WebP against JPEG: a different compression idea
JPEG carves an image into 8 by 8 squares and runs a Discrete Cosine Transform, turning spatial detail into frequencies, then leans harder on the high ones. WebP takes a prediction idea from VP8 video: each square is guessed from neighbours already decoded, and only the leftover gap is stored. That tends to leave fewer blocky marks at the same weight, above all on gentle gradients and skin where JPEG's grid can surface as a visible quilt. On a photo at high quality, past q80, the eye seldom spots the gap, yet the weight saving holds firm. Down at lower quality, under q60, WebP pulls further ahead and the artifacts shift character: WebP melts into a soft blur while JPEG flashes its blocks. Neither leads on every shot, and dense textures like foliage can come out close to even in both.
Core Web Vitals and the reason to switch
LCP, short for Largest Contentful Paint, times how quickly the largest visible element settles into view. On a typical marketing page that element is the hero photo, and Google has stated plainly that Core Web Vitals shape Search ranking. A 300 KB hero JPEG can shove LCP past 2.5 seconds on a mid-range phone connection. Re-saved as a roughly 180 KB WebP, the same hero often slides LCP back under that line with nothing else touched. Now multiply: a page with six JPEGs adding up to 1.2 MB can drop 300 to 400 KB by going WebP, which speeds the first real paint over slow links. CDNs that negotiate content even hand WebP to compatible browsers by themselves, so once the originals exist there is no per-image chore left.
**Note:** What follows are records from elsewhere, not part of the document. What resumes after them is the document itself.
===== design.v =====
`timescale 1ns / 1ps
module PC(input clk,input rst, 
	input [31:0]jump_address,
	input[31:0] alu_ou_result,
	input [31:0]alu_result,
	input [1:0]pc_source,
	input zero,
	input pcwrite ,
	input pcwrite_cond,
	output reg [31:0] pc_out
    );
	 wire pc_in;
	 assign pc_in=pcwrite||(zero&&pcwrite_cond);
	always@(posedge clk or posedge rst)begin
		if(rst)begin
			pc_out<=0;
		end
		else begin
			if(pc_in)begin
				case(pc_source)
					2'b00:pc_out<=pc_out+1;
					2'b01:pc_out<=alu_ou_result;
					2'b10:pc_out<=jump_address;
					default:pc_out<=alu_result;
				endcase
			end
		end
	end
endmodule
`timescale 1ns / 1ps
module Instruction_reg(input [31:0]instruction,
input IRwrite,
input clk,
input rst,
output reg[5:0]opcode,
output reg[5:0]func,
output reg[31:0]jump_address,
output reg[4:0]rs,
output reg[4:0]rt,
output reg[4:0]rd,
output reg[31:0]signextend
    );
always@(posedge clk or posedge rst)begin
	if(rst)begin
		opcode<=0;
		rs<=0;
		rt<=0;
		rd<=0;
		func<=0;
		jump_address<=0;
		signextend<=0;
	end	
	else begin
		if(IRwrite)begin
			opcode<=instruction[31:26];
			rs<=instruction[25:21];
			rt<=instruction[20:16];
			rd<=instruction[15:11];
			func<=instruction[5:0];
			jump_address<={16'b0, instruction[15:0]};
			signextend<= {{16{instruction[15]}}, instruction[15:0]};
		end	
	end 
end
endmodule
`timescale 1ns / 1ps
module memory_data_register(input [31:0]data_in,
	input clk,input rst,
	output reg [31:0]mdr_result
    );
	always@(posedge clk or posedge rst)begin
		if(rst)begin
			mdr_result<=0;
		end
		else
			mdr_result<=data_in;
	end
endmodule
`timescale 1ns / 1ps
module controlunit (
    input clk,
    input rst,
    input [5:0] opcode,
    output PCWrite,
    output IorD,
    output MemWrite,
    output IRWrite,
    output ALUSrcA,
    output [1:0] ALUSrcB,
    output [1:0] ALUOp,
    output MemtoReg,
    output RegWrite,
    output RegDst,
    output PCWriteCond,
    output MemRead,
    output [1:0] PCSource,
    output Branch
    );
  reg PCWrite_reg, IorD_reg, MemWrite_reg, IRWrite_reg, ALUSrcA_reg, MemtoReg_reg, RegWrite_reg, RegDst_reg, PCWriteCond_reg, MemRead_reg, Branch_reg;
  reg [1:0] PCSource_reg;
  reg [1:0] ALUSrcB_reg;
  reg [1:0] ALUOp_reg;
    reg [3:0] next_state, current_state;
    parameter IDLE = 4'b0000, FETCH = 4'b0001, DECODE = 4'b0010, RTYP1 = 4'b0011, RTYP2 = 4'b0100, LW = 4'b0101,
    LW1 = 4'b0110, LW2 = 4'b0111, SW = 4'b1000, SW1 = 4'b1001, BEQ = 4'b1010, JUMP = 4'b1011;
    always@(posedge clk or posedge rst)
    begin 
        if(rst)
            current_state <= IDLE;
        else
            current_state <= next_state;
    end
    always@(current_state or opcode) begin
        case(current_state)
            IDLE: next_state = FETCH;
            FETCH: next_state= DECODE;
            DECODE: 
                case(opcode)
                    6'b000000: next_state = RTYP1;
                    6'b100011: next_state = LW;
                    6'b101011: next_state = SW;
                    6'b000100: next_state = BEQ;
                    6'b001000: next_state = JUMP;
                    default: next_state = IDLE;
                endcase
            RTYP1: next_state = RTYP2;
            LW: next_state = LW1;
            LW1: next_state = LW2;
            SW: next_state = SW1;
            SW1: next_state = IDLE;
            LW2: next_state = IDLE;
            RTYP2: next_state = IDLE;
            BEQ: next_state = IDLE;
            JUMP: next_state = IDLE;
            default: next_state = IDLE;
        endcase
    end
    always@(current_state)
    begin
            PCWrite_reg = 0;
            IorD_reg = 0;
            MemWrite_reg = 0;
            IRWrite_reg = 0;
            ALUSrcA_reg = 0;
            ALUSrcB_reg = 0;
            ALUOp_reg = 0;
            MemtoReg_reg = 0;
            RegWrite_reg = 0;
            RegDst_reg = 0;
            PCWriteCond_reg = 0;
            MemRead_reg = 0;
            PCSource_reg = 0;
            Branch_reg = 0;
        case(current_state)
            FETCH: begin
                PCWrite_reg = 1;
                IRWrite_reg = 1;
                ALUSrcB_reg = 2'b01;
					 MemRead_reg=1;
            end
            DECODE: begin
                ALUSrcB_reg = 2'b11;
            end
            RTYP1: begin
                ALUSrcA_reg = 1;
                ALUOp_reg = 2'b10;
            end
            RTYP2: begin
                RegDst_reg = 1;
                RegWrite_reg = 1;
            end
            LW, SW: begin
                ALUSrcA_reg = 1;
                ALUSrcB_reg = 2'b10;
            end
            LW1: begin
                IorD_reg = 1;
                MemRead_reg = 1;
            end
            LW2: begin
                MemtoReg_reg = 1;
                RegWrite_reg = 1;
            end
            SW1: begin
                IorD_reg = 1;
                MemWrite_reg = 1;
            end
            BEQ: begin
                ALUSrcA_reg = 1;
                ALUOp_reg = 2'b01;
                PCSource_reg = 2'b01;
                PCWriteCond_reg = 1;
                Branch_reg = 1;
            end
            JUMP: begin
                PCSource_reg = 2'b10;
                PCWrite_reg = 1;
            end
        endcase
    end
    assign PCWrite = PCWrite_reg;
    assign IorD = IorD_reg;
    assign MemWrite = MemWrite_reg;
    assign IRWrite = IRWrite_reg;
    assign ALUSrcA = ALUSrcA_reg;
    assign ALUSrcB = ALUSrcB_reg;
    assign ALUOp = ALUOp_reg;
    assign MemtoReg = MemtoReg_reg;
    assign RegWrite = RegWrite_reg;
    assign RegDst = RegDst_reg;
    assign PCWriteCond = PCWriteCond_reg;
    assign MemRead = MemRead_reg;
    assign PCSource = PCSource_reg;
    assign Branch = Branch_reg;
endmodule
Design multicycle_arithmetic, start of the top module:
module multicycle_arithmetic(
    input clk, rst, start, 
    input [1:0] op, 
    input [7:0] a, b, 
    output reg done, 
    output reg [15:0] result
);
Size: ~1400 cells after synthesis, ~24 flip-flops, roughly 38 I/O pins.
==> flow/config.mk <==
export PLATFORM = sky130hd
export DESIGN_NAME = multicycle_arithmetic
export DESIGN_NICKNAME = multicycle_arithmetic
export VERILOG_FILES = /design/flow/design.v
export SDC_FILE = /design/flow/constraint.sdc
export NUM_CORES = 4
export LEC_CHECK = 0
export ABC_AREA = 1
export CAP_MARGIN = 20
export CORE_MARGIN = 2
export CORE_UTILIZATION = 26
export CTS_CLUSTER_SIZE = 15
export HOLD_SLACK_MARGIN = -0.08
export SETUP_SLACK_MARGIN = -1.53
export SLEW_MARGIN = 5
==> flow/constraint.sdc <==
create_clock -name core_clock -period 35.0 [get_ports {clk}]
set_input_delay 7.0000 -clock core_clock [delete_from_list [all_inputs] [get_ports {clk}]]
set_output_delay 7.0000 -clock core_clock [all_outputs]
set_load 0.01 [all_outputs]
run.sh (not shown) runs the stock make flow with config.mk's settings and CLKGATE_MAP_FILE=.
Change:
==> flow/config.mk (replaced) <==
export PLATFORM = sky130hd
export DESIGN_NAME = multicycle_arithmetic
export DESIGN_NICKNAME = multicycle_arithmetic
export VERILOG_FILES = /design/flow/design.v
export SDC_FILE = /design/flow/constraint.sdc
export NUM_CORES = 4
export LEC_CHECK = 0
export CAP_MARGIN = 20
export CORE_MARGIN = 2
export CORE_UTILIZATION = 58
export SLEW_MARGIN = 20
==> flow/constraint.sdc (replaced) <==
create_clock -name core_clock -period 19.1 [get_ports {clk}]
set_input_delay 3.8200 -clock core_clock [delete_from_list [all_inputs] [get_ports {clk}]]
set_output_delay 3.8200 -clock core_clock [all_outputs]
set_load 0.01 [all_outputs]
What happened: Now the flow failed in global routing. Die area fell by well over a third. Synthesized area fell slightly. Synthesized cell count fell by about a fifth.
Change:
--- a/flow/config.mk
+++ b/flow/config.mk
@@ -6,6 +6,9 @@
 export NUM_CORES = 4
 export LEC_CHECK = 0
+export ABC_AREA = 1
 export CAP_MARGIN = 20
 export CORE_MARGIN = 2
-export CORE_UTILIZATION = 58
+export CORE_UTILIZATION = 61
+export CTS_CLUSTER_DIAMETER = 322
+export CTS_CLUSTER_SIZE = 98
 export SLEW_MARGIN = 20
- Now the flow ended with an error in clock tree synthesis on DPL-0038
- area after synthesis came out higher by 1.6%
- die area came out lower by 3.3%
- synthesized cell count came out higher by 21%
Change:
--- a/flow/config.mk
+++ b/flow/config.mk
@@ -9,6 +9,5 @@
 export CAP_MARGIN = 20
 export CORE_MARGIN = 2
-export CORE_UTILIZATION = 61
-export CTS_CLUSTER_DIAMETER = 322
+export CORE_UTILIZATION = 68
 export CTS_CLUSTER_SIZE = 98
 export SLEW_MARGIN = 20
==> flow/constraint.sdc (replaced) <==
create_clock -name core_clock -period 35.7 [get_ports {clk}]
set_input_delay 7.1400 -clock core_clock [delete_from_list [all_inputs] [get_ports {clk}]]
set_output_delay 7.1400 -clock core_clock [all_outputs]
set_load 0.01 [all_outputs]
Effect: Now the flow finished with timing, DRC and antenna clean; synthesized cell count does not change; die size shrinks by roughly a tenth; synthesized area does not change.
Change:
--- a/flow/config.mk
+++ b/flow/config.mk
@@ -7,7 +7,7 @@
 export LEC_CHECK = 0
 export ABC_AREA = 1
-export CAP_MARGIN = 20
+export CAP_MARGIN = 5
 export CORE_MARGIN = 2
-export CORE_UTILIZATION = 68
-export CTS_CLUSTER_SIZE = 98
+export CORE_UTILIZATION = 70
+export CTS_CLUSTER_DIAMETER = 197
 export SLEW_MARGIN = 20
==> flow/constraint.sdc (replaced) <==
create_clock -name core_clock -period 15.6 [get_ports {clk}]
set_input_delay 3.1200 -clock core_clock [delete_from_list [all_inputs] [get_ports {clk}]]
set_output_delay 3.1200 -clock core_clock [all_outputs]
set_load 0.01 [all_outputs]
After rerunning:
- The changed run died in detailed placement (DPL-0033)
- synthesized area stays the same
- synthesized cell count is unchanged
- die size decreases by 2.8%

========
Starting RTL as in the previous note.
Settings: LEC_CHECK=0, CAP_MARGIN=25, CELL_PAD_IN_SITES_DETAIL_PLACEMENT=1, CORE_ASPECT_RATIO=0.64, CORE_MARGIN=2, CORE_UTILIZATION=69, CTS_CLUSTER_DIAMETER=51, GPL_TIMING_DRIVEN=0, PLACE_DENSITY_LB_ADDON=0.18, SLEW_MARGIN=5, TNS_END_PERCENT=45; clock period 20.4 ns.
The first run never finished: it broke off in 3_5_place_dp (DPL-0033).
Edit:
Settings changed: CAP_MARGIN 25 to 20, CELL_PAD_IN_SITES_DETAIL_PLACEMENT 1 to not set, CORE_ASPECT_RATIO 0.64 to not set, CORE_UTILIZATION 69 to 40, CTS_CLUSTER_DIAMETER 51 to not set, GPL_TIMING_DRIVEN 0 to not set, PLACE_DENSITY_LB_ADDON 0.18 to not set, SLEW_MARGIN 5 to 20, TNS_END_PERCENT 45 to not set.
Clock period 20.4 ns to 34.5 ns, I/O delays scaled along.
=>
- The new run ran to the end with no violations
- synthesized area stays the same
- die size rises by 69%
- synthesized cell count does not change
Edit:
Settings changed: CORE_UTILIZATION 40 to 64.
Clock period 34.5 ns to 27.7 ns, I/O delays scaled along.
After rerunning:
- The new run stopped in 4_1_cts with DPL-0033
- synthesized area is unchanged
- die size falls by 37%
- synthesized cell count does not change
Edit:
Settings changed: CORE_UTILIZATION 64 to 15.
Clock period 27.7 ns to 35.7 ns, I/O delays scaled along.
Now the flow finished with timing, DRC and antenna clean.
Die size came out higher to 4.1 times its value.
Area after synthesis does not change.
Synthesized cell count stays the same.
Edit:
Settings changed: CORE_UTILIZATION 15 to 40.
Clock period 35.7 ns to 35.0 ns, I/O delays scaled along.
=> Wire length rose by a few percent; design area stays flat; sequential share of layout area hardly moves.
Edit:
Settings changed: ABC_AREA set to 1, CAP_MARGIN 20 to 5, CELL_PAD_IN_SITES_GLOBAL_PLACEMENT set to 3, CORE_ASPECT_RATIO set to 1.35, CORE_MARGIN 2 to 6, CORE_UTILIZATION 40 to 53, GPL_TIMING_DRIVEN set to 0, PLACE_DENSITY_LB_ADDON set to 0.06, SETUP_SLACK_MARGIN set to 5.0, TNS_END_PERCENT set to 70.
With this change the flow ended with an error in 3_1_place_gp_skip_io (FLW-0024).
Synthesized area goes up by 1.6%.
Synthesized cell count went up by 21%.
Die size decreases by 13%.

========
Setup of run A:
multicycle_arithmetic again, from the RTL that the note above started with.
## multicycle_arithmetic
module multicycle_arithmetic(
    input clk, rst, start, 
    input [1:0] op, 
    input [7:0] a, b, 
    output reg done, 
    output reg [15:0] result
);
    reg [2:0] state;
    parameter IDLE = 3'b000, LOAD = 3'b001, ADD = 3'b010, SUB = 3'b011, 
              MUL = 3'b100, DIV = 3'b101, DONE = 3'b110;
    always @(posedge clk or posedge rst) begin
        if (rst) begin
            state <= IDLE;
            done <= 0;
            result <= 0;
        end else begin
            case (state)
                IDLE: begin
                    done <= 0;
                    if (start) state <= LOAD;
                end
                LOAD: begin
                    case (op)
                        2'b00: state <= ADD;
                        2'b01: state <= SUB;
                        2'b10: state <= MUL;
                        2'b11: state <= DIV;
                        default: state <= DONE;
                    endcase
                end
                ADD: begin
                    result <= a + b;
                    state <= DONE;
                end
                SUB: begin
                    result <= a - b;
  ...
==> flow/config.mk <==
export PLATFORM = sky130hd
export DESIGN_NAME = multicycle_arithmetic
export DESIGN_NICKNAME = multicycle_arithmetic
export VERILOG_FILES = /design/flow/design.v
export SDC_FILE = /design/flow/constraint.sdc
export NUM_CORES = 4
export LEC_CHECK = 0
export CAP_MARGIN = 40
export CORE_MARGIN = 2
export CORE_UTILIZATION = 72
export CTS_CLUSTER_DIAMETER = 80
export CTS_CLUSTER_SIZE = 56
export SLEW_MARGIN = 20
==> flow/constraint.sdc <==
create_clock -name core_clock -period 21.1 [get_ports {clk}]
set_input_delay 4.2200 -clock core_clock [delete_from_list [all_inputs] [get_ports {clk}]]
set_output_delay 4.2200 -clock core_clock [all_outputs]
set_load 0.01 [all_outputs]
Seen in the log of run A: DPL-0033 during detailed placement, after which the run never completed.
## Diff of input files: run B against run A
# run A
export LEC_CHECK = 0
export CAP_MARGIN = 40
export CORE_MARGIN = 2
export CORE_UTILIZATION = 72
export CTS_CLUSTER_DIAMETER = 80
export CTS_CLUSTER_SIZE = 56
export SLEW_MARGIN = 20
create_clock -name core_clock -period 21.1 [get_ports {clk}]
# run B
export LEC_CHECK = 0
export ABC_AREA = 1
export CAP_MARGIN = 15
export CORE_ASPECT_RATIO = 1.35
export CORE_MARGIN = 2
export CORE_UTILIZATION = 40
export SLEW_MARGIN = 20
create_clock -name core_clock -period 35.0 [get_ports {clk}]
--- outcome ---
Per the final summary, run B finished and its layout is clean on timing, DRC and antenna. Run B vs run A: die area up in run B. Diff run A and run B: and-or/or-and share of the synthesized area lower in run B. Prevailing logic family in the synthesized netlist: simple AND/OR/NAND/NOR gates -> run B, adder cells -> run A. Floorplan-stage core utilization for run B: 32 points down relative to run A. What run B reported for number of core rows has to be multiplied by 0.64 to get the figure for run A.
Setup changes, run B to run C
# run B
export LEC_CHECK = 0
export ABC_AREA = 1
export CAP_MARGIN = 15
export CORE_ASPECT_RATIO = 1.35
export CORE_MARGIN = 2
export CORE_UTILIZATION = 40
export SLEW_MARGIN = 20
create_clock -name core_clock -period 35.0 [get_ports {clk}]
# run C
export LEC_CHECK = 0
export ABC_AREA = 1
export CAP_MARGIN = 15
export CORE_ASPECT_RATIO = 1.35
export CORE_MARGIN = 6
export CORE_UTILIZATION = 53
export GPL_TIMING_DRIVEN = 0
export PLACE_DENSITY_LB_ADDON = 0.06
export SETUP_SLACK_MARGIN = 5.0
export SLEW_MARGIN = 20
export TNS_END_PERCENT = 70
create_clock -name core_clock -period 35.0 [get_ports {clk}]
Results
- Run C vs. run B: starting density of the core went up 14 points, wire length after detailed routing went up by 2000 um.
- Cmp run C and run B / shortest period the worst path allows / lower: run C
- Final standard cell area without fillers of run C exceeds that of run B by more than 10%.
- Delta (run C minus run B): final worst setup slack now larger, number of cells on the critical path now sits higher, via count went up.
--- input diff run C..run D ---
# run C
export LEC_CHECK = 0
export ABC_AREA = 1
export CAP_MARGIN = 15
export CORE_ASPECT_RATIO = 1.35
export CORE_MARGIN = 6
export CORE_UTILIZATION = 53
export GPL_TIMING_DRIVEN = 0
export PLACE_DENSITY_LB_ADDON = 0.06
export SETUP_SLACK_MARGIN = 5.0
export SLEW_MARGIN = 20
export TNS_END_PERCENT = 70
create_clock -name core_clock -period 35.0 [get_ports {clk}]
# run D
export LEC_CHECK = 0
export ABC_AREA = 1
export CAP_MARGIN = 30
export CORE_ASPECT_RATIO = 1.35
export CORE_MARGIN = 6
export CORE_UTILIZATION = 31
export GPL_TIMING_DRIVEN = 0
export PLACE_DENSITY_LB_ADDON = 0.06
export SLEW_MARGIN = 20
create_clock -name core_clock -period 35.0 [get_ports {clk}]
Results
- Run comparison: run D cell type of the slowest stage on the worst timing path clkdlybuf4s50_1; run C cell type of the slowest stage on the worst timing path ha_1
- [compare] base=run C new=run D: signed area change from the synthesized netlist to the final layout went down 9.2 points; worst reg-to-reg path cell count higher; combinational share of cell area increased 1.3 points.
- Cell count along the critical path: run D and run C compared, higher one is run D

========
Starting RTL as in the previous note.
clock: 15.6 ns
lec_check: 0
abc_area: 1
cap_margin: 5
core_margin: 2
core_utilization: 72
cts_cluster_diameter: 197
cts_cluster_size: 67
place_density: 0.36
setup_slack_margin: 0.42
slew_margin: 20
The starting point aborted during 3_5_place_dp on DPL-0033.
Next try:
Settings changed: ABC_AREA 1 to default, CAP_MARGIN 5 to 20, CORE_UTILIZATION 72 to 62, CTS_CLUSTER_DIAMETER 197 to default, CTS_CLUSTER_SIZE 67 to default, PLACE_DENSITY 0.36 to default, SETUP_SLACK_MARGIN 0.42 to default.
Clock period 15.6 ns to 35.7 ns, I/O delays scaled along.
=> This time the run went through all stages and came out clean; synthesized area drops by about 1.6%; synthesized cell count drops by 17%; die size climbs by about 14%.
Next try:
Settings changed: ABC_AREA from default to 1, CORE_UTILIZATION 62 to 70, CTS_CLUSTER_DIAMETER from default to 218, CTS_CLUSTER_SIZE from default to 14.
Clock period 35.7 ns to 29.9 ns, I/O delays scaled along.
The new run never finished: it broke off in 4_1_cts on DPL-0033.
Die size drops by 9.7%.
Synthesized area climbs by about 1.6%.
Synthesized cell count climbs by 21%.
Next try:
Settings changed: CTS_CLUSTER_SIZE 14 to 73, HOLD_SLACK_MARGIN from default to 0.3, PLACE_DENSITY from default to 0.65, SETUP_SLACK_MARGIN from default to -2.0.
Clock period 29.9 ns to 30.0 ns, I/O delays scaled along.
Effect: This time the run did not get past 5_1_grt on DPL-0038; area after synthesis is unchanged; die size does not change; synthesized cell count stays the same.

========
Starting RTL as in the previous note.
Settings: LEC_CHECK=0, ABC_AREA=1, CAP_MARGIN=20, CORE_MARGIN=2, CORE_UTILIZATION=65, CTS_CLUSTER_SIZE=89, HOLD_SLACK_MARGIN=0.29, SETUP_SLACK_MARGIN=-2.0, SLEW_MARGIN=20, TNS_END_PERCENT=35; clock period 30.0 ns.
The starting point finished with setup timing left.
Edit:
Settings changed: ABC_AREA 1 to default, CORE_UTILIZATION 65 to 40, CTS_CLUSTER_SIZE 89 to default, HOLD_SLACK_MARGIN 0.29 to default, SETUP_SLACK_MARGIN -2.0 to 5.0, TNS_END_PERCENT 35 to default.
Clock period 30.0 ns to 34.5 ns, I/O delays scaled along.
With this change the flow went through all stages and came out clean.
Area after synthesis decreases by about 1.6%.
Worst hold slack stays flat.
Cell area drops by about 1.7%.
Core utilization went down by 35 points.
Edit:
Settings changed: CAP_MARGIN 20 to 30, CTS_CLUSTER_SIZE from default to 33, PLACE_DENSITY_LB_ADDON from default to 0.26, SETUP_SLACK_MARGIN 5.0 to default.
Clock period 34.5 ns to 35.0 ns, I/O delays scaled along.
The new run produced a clean layout.
Worst setup slack degrades by 510 ps.
Via count goes down by 3.9%.
Wire length goes down by 6.4%.
Cell area goes down by 9.4%.
Area after synthesis stays the same.
Global-route usage goes down by 1.9 points.
Utilization goes down by 5.2 points.
Cell count goes down by 5.4%.
Clock skew goes up by 5.6 ps.
Edit:
Settings changed: ABC_AREA from default to 1, CAP_MARGIN 30 to 25, CELL_PAD_IN_SITES_DETAIL_PLACEMENT from default to 2, CORE_UTILIZATION 40 to 60, SLEW_MARGIN 20 to 15.
After rerunning: With this change the flow stopped in detailed placement; synthesized area rises by 1.6%; synthesized cell count increases by 21%; die size drops by 32%.
Edit:
Settings changed: ABC_AREA 1 to default, CAP_MARGIN 25 to 20, CELL_PAD_IN_SITES_DETAIL_PLACEMENT 2 to default, CORE_UTILIZATION 60 to 26, CTS_CLUSTER_SIZE 33 to 15, HOLD_SLACK_MARGIN from default to -0.08, PLACE_DENSITY_LB_ADDON 0.26 to default, SLEW_MARGIN 15 to 20.
Result:
- Now the flow completed with no timing, DRC or antenna violations
- die area is higher by 120%
- area after synthesis is lower by 1.6%
- synthesized cell count is lower by 17%

========
## lane 1
Starting RTL as in the previous note.
export LEC_CHECK = 0
export ABC_AREA = 0
export CAP_MARGIN = 25
export CELL_PAD_IN_SITES_DETAIL_PLACEMENT = 2
export CORE_MARGIN = 7
export CORE_UTILIZATION = 60
export CTS_CLUSTER_SIZE = 33
export GPL_ROUTABILITY_DRIVEN = 0
export PLACE_DENSITY_LB_ADDON = 0.26
export SLEW_MARGIN = 15
create_clock -name core_clock -period 35.0 [get_ports {clk}]
Lane 1: aborted in 3_5_place_dp (tool error)
--- input diff lane 1..lane 2 ---
Settings: changing CORE_UTILIZATION from 60 to 40; changing CTS_CLUSTER_SIZE from 33 to 100; setting CTS_CLUSTER_DIAMETER to 290 for the first time; changing SLEW_MARGIN from 15 to 0; removing CELL_PAD_IN_SITES_DETAIL_PLACEMENT (formerly 2); setting SETUP_SLACK_MARGIN to -2.0 for the first time; setting TNS_END_PERCENT to 25 for the first time; changing CORE_MARGIN from 7 to 10; removing GPL_ROUTABILITY_DRIVEN (formerly 0); removing ABC_AREA (formerly 0); removing PLACE_DENSITY_LB_ADDON (formerly 0.26); changing CAP_MARGIN from 25 to 20.
==> results <==
- STATUS run=lane 2 STAGES=ALL_DONE FINAL_CHECKS=FAILED CAUSE=setup timing
- Diff lane 1..lane 2 | area share of fa/ha/maj cells after synthesis | unchanged
- Lane 1 -> lane 2: sequential share of the synthesized area delta 0, exact match
- Re count of instantiated cells in the yosys netlist: no difference whatsoever between lane 2 and lane 1.
- Number of placement rows went up by more than a quarter going from lane 1 to lane 2.
- Total core area, lane 1 and lane 2: larger value in lane 2
- STATUS die size: lane 2 loses against lane 1
Changes in lane 3 relative to lane 2:
Settings: changing SETUP_SLACK_MARGIN from -2.0 to -1.62; setting ABC_AREA to 1 for the first time; changing CORE_MARGIN from 10 to 2; changing CORE_UTILIZATION from 40 to 59.
--- outcome ---
- Lane 3 finished all stages; the layout is clean.
- Final weighted congestion in routability-driven placement went up slightly going from lane 2 to lane 3.
- Of the two values seen for main combinational cell family by area after synthesis, adder cells was produced by lane 2 and simple AND/OR/NAND/NOR gates by lane 3.
- Lane 3 ended up with a higher number of cells in Yosys stat than lane 2 did.
- Going from lane 2 to lane 3, count of non-filler cells in the finished layout shows an increase of 117; tally of unique sky130hd cells used after synthesis shows a reduction of about 46%.
Input changes introduced in lane 4 (baseline for comparison: lane 3):
Settings: GPL_ROUTABILITY_DRIVEN now 1, previously not set; SETUP_SLACK_MARGIN now 3.9, was -1.62; CORE_UTILIZATION now 56, was 59; SLEW_MARGIN now 15, was 0; CORE_MARGIN now 7, was 2; CELL_PAD_IN_SITES_DETAIL_PLACEMENT now 2, previously not set; CTS_CLUSTER_DIAMETER no longer set, was 290; PLACE_DENSITY_LB_ADDON now 0.19, previously not set; CTS_CLUSTER_SIZE now 33, was 100; TNS_END_PERCENT no longer set, was 25; CAP_MARGIN now 40, was 20.
--- outcome ---
Lane 4 did not finish: a tool error stopped it during 3_5_place_dp.
Count of flip-flops with a built-in enable after synthesis: lane 3 vs lane 4 identical
Compared to lane 3, lane 4 has width of the chip 13 um higher.
Lane 4 ends up with lower final weighted congestion of routability-driven global placement than lane 3 does.
Delta (lane 4 minus lane 3): total number of placement rows increased 1; initial standard-cell utilization of the core decreased 2.8 points; proportion of register bits with asynchronous set or reset after synthesis essentially unchanged.
On vertical die dimension: between lane 4 and lane 3, it ends up lower for lane 3.
Summary of lane 4 over lane 3: placeable core area has increased; overall die area has increased.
WebP support in 2026 and the thin gaps
Tallying support in 2026, WebP decodes from Chrome 17, Firefox 65, Edge 18, Opera 11.10, and Safari 14 on iOS 14 and macOS Big Sur. By caniuse.com the combined decode reach passes 97 percent of browser traffic. What remains is mostly Internet Explorer 11, Safari 13 on Catalina, and a thin trail of very old Android browsers. For nearly every public project, handing WebP to all comers is safe. Should total reach be the aim, an HTML picture element names a WebP source next to a JPEG fallback in one tag, and the browser claims whichever it can read. CDNs carrying image optimisation read the Accept header and settle the format on their own, sparing you any browser-by-browser checking done by hand.
The times WebP is the wrong pick
For modern web delivery WebP is right, yet a few well-worn cases call for something else. The print room wants CMYK, which WebP does not carry, leaving JPEG and TIFF as the press standards. Mail is uneven, with Gmail and Apple Mail rendering WebP while Outlook on Windows declines. Sharing services split too: Drive, Dropbox, and GitHub display it, but plenty of social platforms, stock libraries, and shop systems quietly flip incoming images back to JPEG, voiding the WebP step. Editors stay patchy, since Lightroom, Capture One, and Affinity Photo open WebP while many plugins and export presets still reach for JPEG by habit. Whenever images pass through third-party systems beyond your control, keep a JPEG master and convert to WebP only at the final delivery step.